[Items from a data source]

====

File: config.mk
export PLATFORM = sky130hd
export DESIGN_NAME = lfsr_bist_engine
export DESIGN_NICKNAME = d
export VERILOG_FILES = /design/src/rtl/lfsr_bist_engine.sv
export SDC_FILE = /design/constraint.sdc
export NUM_CORES = 1
export LEC_CHECK = 0
export CAP_MARGIN = 5
export CORE_MARGIN = 2
export CORE_UTILIZATION = 40
export CTS_BUF_LIST = sky130_fd_sc_hd__clkbuf_4 sky130_fd_sc_hd__clkbuf_8 sky130_fd_sc_hd__clkbuf_16
export CTS_CLUSTER_SIZE = 40
export DETAILED_ROUTE_END_ITERATION = 16
export PLACE_DENSITY = 0.72
export SLEW_MARGIN = 10
export SYNTH_ARGS = -nofsm -noshare
export SYNTH_HDL_FRONTEND = slang
export SYNTH_SLANG_ARGS = --single-unit
File: constraint.sdc
create_clock -name CK -period 1.8 [get_ports CK]
set_input_delay 0.27 -clock CK [delete_from_list [all_inputs] [get_ports CK]]
set_output_delay 0.27 -clock CK [all_outputs]
set_load 0.01 [all_outputs]
File: src/rtl/lfsr_bist_engine.sv
// rtl/lfsr_bist_engine.sv - logic BIST engine: LFSR pattern generator, MISR compactor, shift/capture sequencer
module lfsr_bist_engine #(
    parameter int             N         = 7,
    parameter logic [N-1:0]   TPG_POLY  = 7'h60,
    parameter logic [N-1:0]   SEED      = 7'h01,
    parameter logic [N-1:0]   MISR_POLY = 7'h60,
    parameter int             CHAIN_LEN = 32,
    parameter int             NUM_PAT   = 100,
    parameter logic [N-1:0]   GOLDEN    = 7'h00,
    parameter int             CNT_W     = 16
) (
    input  logic             CK,
    input  logic             reset_n,
    input  logic             start,
    input  logic [N-1:0]     so_in,
    output logic [N-1:0]     tpg_out,
    output logic             scan_en,
    output logic             busy,
    output logic             done,
    output logic             pass,
    output logic [N-1:0]     signature,
    output logic [CNT_W-1:0] pat_cnt
);

    typedef enum logic [2:0] {
        S_IDLE,
        S_SHIFT,
        S_CAPTURE,
        S_COMPARE,
        S_DONE
    } state_t;

    state_t           r_state;
    logic [N-1:0]     r_lfsr;
    logic [N-1:0]     r_misr;
    logic [CNT_W-1:0] r_shift_cnt;
    logic [CNT_W-1:0] r_pat_cnt;
    logic             r_scan_en;
    logic             r_busy;
    logic             r_done;
    logic             r_pass;

    logic [N-1:0]     w_lfsr_next;
    logic [N-1:0]     w_misr_next;
    logic             w_last_shift;
    logic             w_more_pat;

    assign w_lfsr_next  = {r_lfsr[N-2:0], ^(r_lfsr & TPG_POLY)};
    assign w_misr_next  = {r_misr[N-2:0], ^(r_misr & MISR_POLY)} ^ so_in;
    assign w_last_shift = (r_shift_cnt == CNT_W'(CHAIN_LEN - 1));
    assign w_more_pat   = (r_pat_cnt < CNT_W'(NUM_PAT));

    always_ff @(posedge CK) begin
        if (!reset_n) begin
            r_state     <= S_IDLE;
            r_lfsr      <= SEED;
            r_misr      <= '0;
            r_shift_cnt <= '0;
            r_pat_cnt   <= '0;
            r_scan_en   <= 1'b0;
            r_busy      <= 1'b0;
            r_done      <= 1'b0;
            r_pass      <= 1'b0;
        end else begin
            case (r_state)
                S_IDLE, S_DONE: begin
                    if (start) begin
                        r_lfsr      <= SEED;
                        r_misr      <= '0;
                        r_shift_cnt <= '0;
                        r_pat_cnt   <= '0;
                        r_done      <= 1'b0;
                        r_pass      <= 1'b0;
                        r_scan_en   <= 1'b1;
                        r_busy      <= 1'b1;
                        r_state     <= S_SHIFT;
                    end
                end
                S_SHIFT: begin
                    r_lfsr <= w_lfsr_next;
                    // The first unload carries only the initial chain contents, not a response.
                    if (r_pat_cnt != '0) begin
                        r_misr <= w_misr_next;
                    end
                    if (w_last_shift) begin
                        r_shift_cnt <= '0;
                        r_scan_en   <= 1'b0;
                        r_state     <= w_more_pat ? S_CAPTURE : S_COMPARE;
                    end else begin
                        r_shift_cnt <= r_shift_cnt + 1'b1;
                    end
                end
                S_CAPTURE: begin
                    r_pat_cnt <= r_pat_cnt + 1'b1;
                    r_scan_en <= 1'b1;
                    r_state   <= S_SHIFT;
                end
                S_COMPARE: begin
                    r_pass  <= (r_misr == GOLDEN);
                    r_done  <= 1'b1;
                    r_busy  <= 1'b0;
                    r_state <= S_DONE;
                end
                default: begin
                    r_state <= S_IDLE;
                end
            endcase
        end
    end

    assign tpg_out   = r_lfsr;
    assign scan_en   = r_scan_en;
    assign busy      = r_busy;
    assign done      = r_done;
    assign pass      = r_pass;
    assign signature = r_misr;
    assign pat_cnt   = r_pat_cnt;

endmodule

**Yosys cells after proc, flatten, opt, wreduce, memory -nomap -nowiden**

Index checks and enable logic that the tools add are counted.

- Register bits: 53
- Word-level logic and storage cells: 57

- $add $sub $neg: 2
- $lt $le $gt $ge: 1
- Equality and inequality tests: 8
- Mux-type cells: 20
- Bitwise operators: 1
- Reductions and logical operators: 16

Operators by type and width:

| kind | count |
|---|---|
| 16-bit one-hot mux with 2 select lines | 2 |
| 16-bit by 1-bit adder with 16-bit output (second input constant) | 2 |
| 16-bit 2-to-1 mux | 2 |
| 7-bit one-hot mux with 2 select lines | 2 |
| 7-bit 2-to-1 mux | 3 |
| 16-bit by 5-bit == test with 1-bit output (second input constant) | 1 |
| 16-bit by 7-bit < comparator with 1-bit output (second input constant) | 1 |
| 16-bit nonzero test | 1 |
| 7-bit XOR reduction | 2 |
| 3-bit one-hot mux with 4 select lines | 1 |
| 2-bit AND reduction | 4 |
| 7-bit logical NOT | 1 |
| 7-bit bitwise XOR | 1 |
| 3-bit by 2-bit == test with 1-bit output (second input constant) | 2 |
| 3-bit 2-to-1 mux | 2 |
| 2-bit != test (second input constant) | 3 |
| 1-bit one-hot mux with 2 select lines | 3 |
| 3-bit AND reduction | 2 |
| 2-bit nonzero test | 3 |
| 1-bit 2-to-1 mux | 4 |
| 3-bit by 1-bit == test with 1-bit output (second input constant) | 1 |
| 3-bit == test (second input constant) | 1 |
| 3-bit logical NOT | 1 |
| 1-bit one-hot mux with 3 select lines | 1 |
| other kinds (2) | 2 |

**Depth between registers and ports, before layout**

- Depth in word-level cells: 4
- Gate-level depth with buffers: 7
- Depth with buffers taken out: 5

**Worst setup path before layout**

Ideal clock, no wire load.

- Kind: register to register
- Start point: reg r_shift_cnt[0]
- End point: reg r_shift_cnt[1]
- Library setup time: 0.128 ns
- Data arrival time: 1.482 ns
- Slack: 0.191 ns
- Cell stages (with the launch flop): 7
- Cells stage by stage: dfxtp_1 ha_1 and4_1 nand4_1 clkbuf_1 a32oi_1 nor2_1

- Cells in the longest elaborated chain, start to end: 3

Ends and longest elaborated chain:

| element | RTL line | RTL |
|---|---|---|
| start: declaration | 36 | `logic [CNT_W-1:0] r_shift_cnt;` |
| start signal: assignment | 90 | `r_shift_cnt <= r_shift_cnt + 1'b1;` |
| 16-bit by 1-bit adder with 16-bit output / 16-bit by 5-bit == test with 1-bit output (equally long branches) | 90, 50 |  |
| 16-bit 2-to-1 mux * | 85 | `if (w_last_shift) begin` |
| 16-bit one-hot mux with 2 select lines * | 65 | `case (r_state)` |

Mark *: on every way between the ends. The rest lies on a longest branch, timed or not.
A chain may end at the register's enable or synchronous reset.

**Final worst setup path**

- Start point: reg r_pat_cnt[10], in the netlist pat_cnt[10]
- End point: out pat_cnt[10]

RTL lines:

| element | RTL line | RTL |
|---|---|---|
| start: declaration | 37 | `logic [CNT_W-1:0] r_pat_cnt;` |
| start signal: assignment | 94 | `r_pat_cnt <= r_pat_cnt + 1'b1;` |
| end: declaration | 22 | `output logic [CNT_W-1:0] pat_cnt` |

No word-level cell between the ends.

==> results by stage <==
Power:
- After layout, the design draws a total of 2.388 mW.
- The analysis attributes to cell leakage a power of 1.288 nW.
- Across the VDD grid, the largest voltage drop is between 0.6 and 0.7 mV.
- The power density of the placed cells is 665.0 nW/um^2.

Final layout:
- At the end of the flow the core is filled with cells to between 50% and 60%.
- The area growth from synthesis to layout is 30.99%.
- Of the cells placed in the final design, the portion with a size suffix greater than 1 is 14.47%.
- The number of antenna diodes is 0.
- Summing all non-filler instances in the final layout gives an area of ~3600 sq um.
- For this run, the post-layout net count is 406.

STA:
- The worst pin sits at a relative slew slack of roughly half.
- The final hold violation count was 0.
- The worst-case setup margin in the final layout is approximately 0.11 ns.
- For the finished layout, the period the worst path requires is 1.694 ns.
- The final setup violation count is 0.
- The worst hold slack is 0.4796 ns.
- The final max-slew violation count came to 0.
- The transition time at the pin with the least slew margin is 0.7392 ns.
- Setup repair after global routing left no endpoint under its margin.
- The final clock period utilization by the worst path is 94.13%.
- Based on the critical path, the design can be clocked at up to 590.2 MHz.
- The clock arrives with 0.01469 ns of skew.

Worst setup path:
- The logic depth of the worst register-to-register path is 6.
- The signal on the critical path passes through clkdlybuf4s50_1.
- The reg-to-reg endpoint is r_shift_cnt[13]$_SDFFE_PN0P_.
- The arrival time at the worst endpoint is roughly 1.4 ns.
- The worst setup path is captured at an output port.
- The gate family responsible for the most delay along the worst path is buffers and inverters.
- The startpoint-to-endpoint class of the critical path is register to output port.
- The number of buffers and inverters on the critical path is 1.
- The slack of the worst reg-to-reg path is 0.12 ns.
- Data on the critical path is required at its endpoint by ~1.5 ns.
- The source of the worst register-to-register timing path is r_shift_cnt[0]$_SDFFE_PN0P_.
- Along the worst path, the maximum fanout reaches 9.
- The worst-path cell with the longest stage delay is sky130_fd_sc_hd__clkdlybuf4s50_1.
- The worst setup path is launched from a register.
- In this design, the stage delay of the slowest critical-path cell is 0.60 ns.

Placement:
- Detailed placement finished with a half-perimeter wire length of 4869 microns.
- The number of input and output port buffers inserted is between 40 and 50.
- The congestion estimate from routability-driven global placement came to around 0.86.
- The placement-stage worst setup slack is -0.06805 ns.
- In this run the cell area measured after placement is roughly 3400 sq um.

Global routing:
- The first global-routing pass estimated roughly 11,000 microns of wire.
- Entering global routing, the biggest net connects 33 pins.
- The remaining global-route overflow is 0.
- Global routing used 18.17% of the available tracks.
- The via count of the first global-routing pass is 2,482.
- The number of antenna violations at the first check in global routing is 0.

Clock tree:
- Buffers inserted during clock tree synthesis total 5.
- The number of buffers on the longest clock path is 2.
- The root buffer selected by CTS is sky130_fd_sc_hd__clkbuf_8.
- The later pin in the worst-skew pair is clocked with a latency of 0.32 ns.
- The H-tree was split into 2 levels.
- The number of sinks on the clock net is 53.
- After clock tree synthesis, the clock-pin slew on the worst setup and hold paths is 0.11 ns.
- The CTS tree is yes.

Logic synthesis:
- Counting flops with a built-in enable in the synthesized netlist gives 0.
- Synthesis instantiated 48 different standard cells from the library.
- The netlist area before placement is 2741 sq um.
- The share of synthesized registers carrying an async set or reset is 0%.
- The number of nets in the synthesized netlist is 341.
- During synthesis, Yosys emitted a total of 0 warnings.
- The register bit count reported by yosys is 53.
- Averaged over all synthesized cells, the footprint is ~8.4 sq um.
- Of the synthesized area, sequential elements account for about two fifths.
- For this run, the leading register cell type out of synthesis is sky130_fd_sc_hd__dfxtp_1.
- The post-synthesis instance total is 328.

Floorplan:
- 44 I/O pins were placed.
- The die height is between 80 and 90 microns.
- The standard cell core area is 6719 sq um.
- The die covers about 7500 sq um.
- For this configuration, the core starts out at a cell density of 40.80%.
- Row generation in the floorplan step produced 30 rows.
- The die is 86.79 microns wide.

Routing:
- The detailed-router iteration count before antenna repair is 4.
- The detail-routed via count per cell is about 5.8.
- For this block, the routed nets add up to between 6000 and 7000 microns of wire.
- The initial detailed-routing violation count is around 190.
- The routed layout has 2,765 vias.
- The routed wire length per instance is 14.40 microns.
- The count of nets left with antenna violations once routing finished came out at 0.
- After detailed routing, the number of remaining DRC violations is 0.

Run:
- The number of max-cap violations is 0.

Hold path:
- The worst hold path terminates at done$_SDFFE_PN0P_.
- The worst hold path begins at done$_SDFFE_PN0P_.
- The depth of the worst hold-timing path is 2.
- The worst hold path belongs to the class register to register.

Status:
- The flow ran to the end, and the final reports show no timing, DRC or antenna violations.
[layer usage]
layer / global-route usage [%] / up-vias / routed length, microns
met2: 30.12 / 99 / 3234
met1: 23.37 / 1301 / 3183
li1: - / 1359 / -
met3: 4.286 / 6 / 360
met5: 0 / - / 0
met4: 5.540 / 0 / 48
[state kept, by name, indices dropped and copies added (netlist names)]
signal and count:
signature 7, r_shift_cnt 16, scan_en 1, done 1, tpg_out 7, r_state 3, pass 1, busy 1
pat_cnt 16
[synth_stat cells (all sizes together) (4+ instances only)]
cell type  instances  area (sq um)
mux2i             10         100.1
nor4               7         43.79
buf               10         71.32
a21oi             17         85.08
and4               6         52.55
dfxtp             53          1061
inv                9         33.78
or3                5         31.28
xor2               7         61.31
nand3b             8         60.06
nand2             30         115.1
nor2              25         101.4
o211ai             4         30.03
a22oi              7         52.55
nor3              12         60.06
o21ai             12         71.32
clkbuf            12         45.04
nand3             26         130.1
a31oi             16         100.1
nand4             16         100.1
[area by class of cell]
type                            instances  area (sq um)
Clock buffer                            5         68.82
Clock inverter                          3         46.29
Fill cell                             608          3128
Inverter                                9         33.78
Multi-Input combinational cell        244          1533
Sequential cell                        53          1064
Tap cell                               80         100.1
Timing Repair Buffer                   80         745.7
[timing repair]
item,4_1_cts,5_1_grt
gates resized for setup,0,4
pin swaps,0,2
hold buffers,0,0
buffers inserted,2,5
endpoints found under the setup margin,1,20
endpoints found under the hold margin,0,0
cloned,0,0
[metrics by stage]
step                setup TNS [ns]  instances
global route                     0        474
finish                           0        474
CTS                              0        469
floorplan                        0        328
detailed placement         -0.5741        459
global placement           -0.1490        459
[power by group]
group | switching [mW] | internal, mW
sequential | 0.0233 | 1.19
combinational | 0.173 | 0.164
clock | 0.417 | 0.417
total | 0.613 | 1.77
[how the worst max path moves through the flow]
stage	slack, ns	from	cells past startpoint	to
6_report	0.11	pat_cnt[10]$_SDFFE_PN0P_	1	pat_cnt[10]
5_1_grt	0.001	r_shift_cnt[0]$_SDFFE_PN0P_	6	r_shift_cnt[12]$_SDFFE_PN0P_
4_1_cts	0.04	r_state[0]$_SDFFE_PN0P_	4	r_shift_cnt[5]$_SDFFE_PN0P_
3_5_place_dp	-0.07	start	6	tpg_out[4]$_SDFFE_PN0P_
3_3_place_gp	-0.05	start	5	pat_cnt[8]$_SDFFE_PN0P_
2_1_floorplan	0.19	r_shift_cnt[0]$_SDFFE_PN0P_	6	r_shift_cnt[1]$_SDFFE_PN0P_
[cells by family (layout without fill, tap and decap cells)]
logic type	after synthesis	in the layout	share of synthesized area, %
and+or+nand+nor	147	147	29.30
AOI/OAI and AO/OA	74	74	18.30
DFF	53	53	38.70
buffers and inverters	31	97	5.477
xor gates and xnor gates	10	10	3.195
muxes	10	10	3.651
adders and majority gates	3	3	1.369
[layout by cell type, fill, tap and decap left out, types with 4 or more instances in the layout]
cell,instances
sky130_fd_sc_hd__nand3b_1,8
sky130_fd_sc_hd__nor3_1,12
sky130_fd_sc_hd__inv_1,9
sky130_fd_sc_hd__or3_1,5
sky130_fd_sc_hd__a31oi_1,16
sky130_fd_sc_hd__nand3_1,26
sky130_fd_sc_hd__o211ai_1,4
sky130_fd_sc_hd__mux2i_1,10
sky130_fd_sc_hd__and4_1,6
sky130_fd_sc_hd__xor2_1,7
sky130_fd_sc_hd__nor4_1,7
sky130_fd_sc_hd__nand2_1,29
sky130_fd_sc_hd__a21oi_1,17
sky130_fd_sc_hd__a22oi_1,7
sky130_fd_sc_hd__buf_4,34
sky130_fd_sc_hd__dfxtp_1,51
sky130_fd_sc_hd__clkbuf_8,5
sky130_fd_sc_hd__nand4_1,16
sky130_fd_sc_hd__o21ai_0,11
sky130_fd_sc_hd__clkdlybuf4s50_1,43
sky130_fd_sc_hd__nor2_1,24
No activity file was read; power rests on OpenSTA's default activity.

====

WORK INSTRUCTION: From the start of the data to the line that holds "export CORE_MARGIN = 2", retype each line exactly, with both ends included.

EXERCISE RESPONSE:
File: config.mk
export PLATFORM = sky130hd
export DESIGN_NAME = lfsr_bist_engine
export DESIGN_NICKNAME = d
export VERILOG_FILES = /design/src/rtl/lfsr_bist_engine.sv
export SDC_FILE = /design/constraint.sdc
export NUM_CORES = 1
export LEC_CHECK = 0
export CAP_MARGIN = 5
export CORE_MARGIN = 2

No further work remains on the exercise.